## [ACTIVITY]
Every line in the listing below that holds the word "inverter" should be returned.

## [SOURCE MATERIAL]
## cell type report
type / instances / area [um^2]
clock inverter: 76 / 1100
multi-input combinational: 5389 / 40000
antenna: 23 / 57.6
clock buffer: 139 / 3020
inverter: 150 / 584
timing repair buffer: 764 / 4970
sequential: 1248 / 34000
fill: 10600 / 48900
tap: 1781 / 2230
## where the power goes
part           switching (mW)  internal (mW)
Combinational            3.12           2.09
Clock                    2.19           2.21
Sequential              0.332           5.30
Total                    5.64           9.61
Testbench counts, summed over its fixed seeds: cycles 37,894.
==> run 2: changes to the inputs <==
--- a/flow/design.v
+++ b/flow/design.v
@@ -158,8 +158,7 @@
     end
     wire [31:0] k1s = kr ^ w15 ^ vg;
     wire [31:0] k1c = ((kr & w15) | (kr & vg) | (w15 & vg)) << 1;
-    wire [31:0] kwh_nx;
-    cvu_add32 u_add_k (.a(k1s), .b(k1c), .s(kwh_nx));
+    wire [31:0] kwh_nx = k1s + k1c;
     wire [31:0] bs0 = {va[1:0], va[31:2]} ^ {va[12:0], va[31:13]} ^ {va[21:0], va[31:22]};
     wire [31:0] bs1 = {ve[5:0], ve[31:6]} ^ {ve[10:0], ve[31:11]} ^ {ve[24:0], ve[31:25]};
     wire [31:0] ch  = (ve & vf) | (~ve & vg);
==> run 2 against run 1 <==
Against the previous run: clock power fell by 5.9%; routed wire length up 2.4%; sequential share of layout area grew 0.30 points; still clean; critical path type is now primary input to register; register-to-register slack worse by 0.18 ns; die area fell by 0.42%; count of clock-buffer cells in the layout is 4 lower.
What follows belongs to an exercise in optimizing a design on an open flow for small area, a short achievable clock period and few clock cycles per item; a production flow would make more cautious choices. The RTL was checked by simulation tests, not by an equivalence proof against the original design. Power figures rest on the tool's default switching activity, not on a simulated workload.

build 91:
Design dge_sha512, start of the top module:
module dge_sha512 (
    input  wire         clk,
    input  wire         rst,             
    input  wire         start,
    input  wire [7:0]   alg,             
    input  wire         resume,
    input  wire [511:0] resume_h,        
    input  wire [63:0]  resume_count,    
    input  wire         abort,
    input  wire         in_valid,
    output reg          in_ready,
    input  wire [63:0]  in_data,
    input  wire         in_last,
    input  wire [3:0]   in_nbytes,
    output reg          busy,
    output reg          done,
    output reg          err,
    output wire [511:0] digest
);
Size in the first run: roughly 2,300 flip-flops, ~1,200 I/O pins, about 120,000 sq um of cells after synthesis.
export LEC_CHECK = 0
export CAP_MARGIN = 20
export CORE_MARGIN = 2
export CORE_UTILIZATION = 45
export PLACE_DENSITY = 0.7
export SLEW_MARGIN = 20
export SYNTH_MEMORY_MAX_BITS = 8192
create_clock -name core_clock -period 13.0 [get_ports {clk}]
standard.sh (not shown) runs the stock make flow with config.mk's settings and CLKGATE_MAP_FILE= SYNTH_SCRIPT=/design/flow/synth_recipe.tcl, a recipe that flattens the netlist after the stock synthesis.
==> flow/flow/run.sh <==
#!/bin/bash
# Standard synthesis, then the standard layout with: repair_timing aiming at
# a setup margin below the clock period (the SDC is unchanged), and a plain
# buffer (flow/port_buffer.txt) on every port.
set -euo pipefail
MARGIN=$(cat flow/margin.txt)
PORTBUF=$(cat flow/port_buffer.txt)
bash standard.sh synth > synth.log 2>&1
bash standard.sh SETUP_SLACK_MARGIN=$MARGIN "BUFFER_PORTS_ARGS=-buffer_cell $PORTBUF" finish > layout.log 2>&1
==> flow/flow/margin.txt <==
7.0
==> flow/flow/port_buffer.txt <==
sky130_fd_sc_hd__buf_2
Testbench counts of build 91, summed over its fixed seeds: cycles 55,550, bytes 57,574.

## [RESPONSE AREA]
clock inverter: 76 / 1100
inverter: 150 / 584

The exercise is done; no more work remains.